Interpretation for the two-system model:
- Standard jailbreaks either fully suppress System S (COMPLIANCE) or fail against it (REFUSAL). The binary outcome reflects an all-or-nothing competition.
- Structural attacks (format-lock, VLA) produce more PARTIAL because they activate System T strongly enough to generate the requested output while System S remains partially active, producing caveats. The systems operate in parallel rather than in competition.
- Abliterated models show high PARTIAL because System S has been surgically weakened but partially regenerates at scale, producing caveated rather than unrestricted compliance.
Gap 2: Reasoning Trace Length vs. Verdict Correlation Within Format-Lock — CLOSED
Question: Do format-lock COMPLIANCE responses show the same inverted verbosity signal (shorter than refusals) that Report #51 observed in the pilot, or was that an artifact of small sample size?

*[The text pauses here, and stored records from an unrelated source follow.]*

Source: an optimization exercise on an open RTL-to-GDS flow (aim: small area). Production flows keep margins and buffers that such runs may drop.
Function was checked by simulation only, so behaviour that the tests miss may differ from the original.
Power and IR drop assume default switching activity.

==> flow/design.v, too long to show whole: its modules and the start of the top module <==
// module ALU_STAGE: 26 lines
// module alu_a21oi: 3 lines
// module alu_a221oi: 3 lines
// module alu_a222oi: 3 lines
// module alu_a22oi: 3 lines
// module alu_a32oi: 3 lines
// module alu_and3: 3 lines
// module alu_inv: 3 lines
// module alu_nand2: 3 lines
// module alu_nand3: 3 lines
// module alu_nand4: 3 lines
// module alu_nor2: 3 lines
// module alu_o21ai: 3 lines
// module alu_xnor2: 3 lines
// module alu_xor2: 3 lines
// module ALU: 996 lines
module ALU_STAGE (
  input clock_in,
  input [31:0] a_in,
  input [31:0] b_in,
  input [3:0] uop_in,
  output [31:0] result_out
);
  // ...
==> flow/flow/run.sh <==
#!/bin/bash
# Layout flow: the standard ORFS flow (standard.sh: synthesis through final
# layout, unchanged synthesis), with these changes made through ORFS's own
# variables and step hooks:
#  - ports are buffered with sky130_fd_sc_hd__buf_1 (buffer_ports -buffer_cell)
#    instead of the clock-delay buffer buffer_ports picks by itself;
#  - before floorplanning, flow/downsize.tcl removes the buffers synthesis
#    inserted and gives every combinational cell its smallest drive strength,
#    so that timing repair upsizes only where needed (with GPL_TIMING_DRIVEN 0
#    global placement does not remove those buffers itself);
#  - clock tree built without dummy loads, from clkbuf_4 leaves and a clkbuf_8
#    root instead of clkbuf_16 (CTS_ARGS).
# Each step's full log is in orfs/logs/; make's own output is in standard.log.
set -euo pipefail
cd "$(dirname "$0")/.."
WORK=$PWD
export BUFFER_PORTS_ARGS="-buffer_cell sky130_fd_sc_hd__buf_1"
export PRE_FLOORPLAN_TCL="$WORK/flow/downsize.tcl"
export CTS_ARGS="-sink_clustering_enable -repair_clock_nets -dont_use_dummy_load -buf_list {sky130_fd_sc_hd__clkbuf_4 sky130_fd_sc_hd__clkbuf_8} -root_buf sky130_fd_sc_hd__clkbuf_8 -sink_clustering_buffer sky130_fd_sc_hd__clkbuf_4"
bash standard.sh > "$WORK/standard.log" 2>&1
==> flow/flow/downsize.tcl <==
# Remove the buffers synthesis inserted, then replace every combinational cell by the smallest-area cell of the same family
# (same function and pins, other drive strength), so that timing repair only
# upsizes where it must. Flip-flops keep their cells.
remove_buffers
set block [ord::get_db_block]
set db [ord::get_db]
set masters {}
foreach lib [$db getLibs] {
  foreach m [$lib getMasters] { dict set masters [$m getName] $m }
}
set n 0
foreach inst [$block getInsts] {
  set mname [[$inst getMaster] getName]
  if {![regexp {^(sky130_fd_sc_hd__[a-z0-9]+)_([0-9]+)$} $mname -> base drive]} { continue }
  if {[regexp {df|dl|sdf|edf|tap|fill|decap|conb|clkbuf|clkinv|clkdly|dlygate|dlymetal|buf_|lpflow|probe|diode} $base]} { continue }
  set best $mname
  set best_area [expr {[[$inst getMaster] getWidth] * [[$inst getMaster] getHeight]}]
  foreach d {0 1 2} {
    set cand "${base}_$d"
    if {$cand eq $mname || ![dict exists $masters $cand]} { continue }
    set lc [get_lib_cells -quiet */$cand]
    if {$lc eq ""} { continue }
    if {[get_property $lc dont_use]} { continue }
    set m [dict get $masters $cand]
    set a [expr {[$m getWidth] * [$m getHeight]}]
    if {$a < $best_area} { set best $cand; set best_area $a }
  }
  if {$best ne $mname} {
    replace_cell [get_cells [$inst getName]] [get_lib_cells */$best]
    incr n
  }
}
puts "downsize: replaced $n cells"
==> flow/standard.sh <==
#!/bin/bash
# synth_recipe.tcl (not shown) runs the flow's synth.tcl, then flattens the netlist and writes it again
# the make line also repeats each setting of config.mk as NAME=value (left out here)
make -C /OpenROAD-flow-scripts/flow DESIGN_CONFIG=/design/flow/config.mk WORK_HOME=/design/flow/orfs CLKGATE_MAP_FILE= SYNTH_SCRIPT=/design/flow/synth_recipe.tcl "${@:-finish}"
==> flow/config.mk <==
export PLATFORM = sky130hd
export DESIGN_NAME = ALU_STAGE
export DESIGN_NICKNAME = ALU_STAGE
export VERILOG_FILES = /design/flow/design.v
export SDC_FILE = /design/flow/constraint.sdc
export NUM_CORES = 4
export LEC_CHECK = 0
export CAP_MARGIN = 20
export CORE_MARGIN = 2
export CORE_UTILIZATION = 40
export GPL_TIMING_DRIVEN = 0
export SLEW_MARGIN = 20
export SYNTH_HIERARCHICAL = 1
export SYNTH_MINIMUM_KEEP_SIZE = 0
==> flow/constraint.sdc <==
create_clock -name core_clock -period 4.0 [get_ports {clock_in}]
set_input_delay 0.8000 -clock core_clock [delete_from_list [all_inputs] [get_ports {clock_in}]]
set_output_delay 0.8000 -clock core_clock [all_outputs]
set_load 0.01 [all_outputs]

Result (computed this session): The inverted signal observed in Report #51’s pilot (n=17) does NOT hold at the expanded sample size (n=121). Format-lock COMPLIANCE responses are longer than refusals, consistent with the corpus-wide direction but with a weaker effect:
| Verdict | n | Mean Response Length (chars) | Median |
|---|---|---|---|
| COMPLIANCE | 34 | 1,911 | 1,144 |
| PARTIAL | 18 | 1,966 | 1,352 |
| BENIGN_QUERY | 33 | 1,495 | 964 |
| REFUSAL | 30 | 1,341 | 1,242 |
| HALLUCINATION_REFUSAL | 6 | 1,185 | 999 |
- Format-lock COMPLIANCE/REFUSAL ratio: 1.42x (Mann-Whitney p=0.44, not significant).
- Corpus-wide COMPLIANCE/REFUSAL ratio: 1.54x (Mann-Whitney p=1e-27, Report #48).
- Success (C+P) vs Failure (R+BQ+HR) ratio: 1.38x (Mann-Whitney p=0.20, not significant).
Interpretation: The pilot’s inverted signal (n=17, COMPLIANCE shorter) was likely a small-sample artifact. With 121 traces across both sub-3B and frontier models, the direction matches the corpus-wide pattern — compliant responses are longer. However, the effect is weaker and non-significant (1.42x vs 1.54x), which has two possible explanations:
- Format-lock responses genuinely occupy a middle ground — they are longer than refusals (standard pattern) but not as dramatically as standard jailbreak compliance, because the format constraint itself limits output elaboration.
- The high variance (SD=2,164 for COMPLIANCE vs 1,105 for REFUSAL) and moderate sample sizes prevent detection of a real but smaller effect.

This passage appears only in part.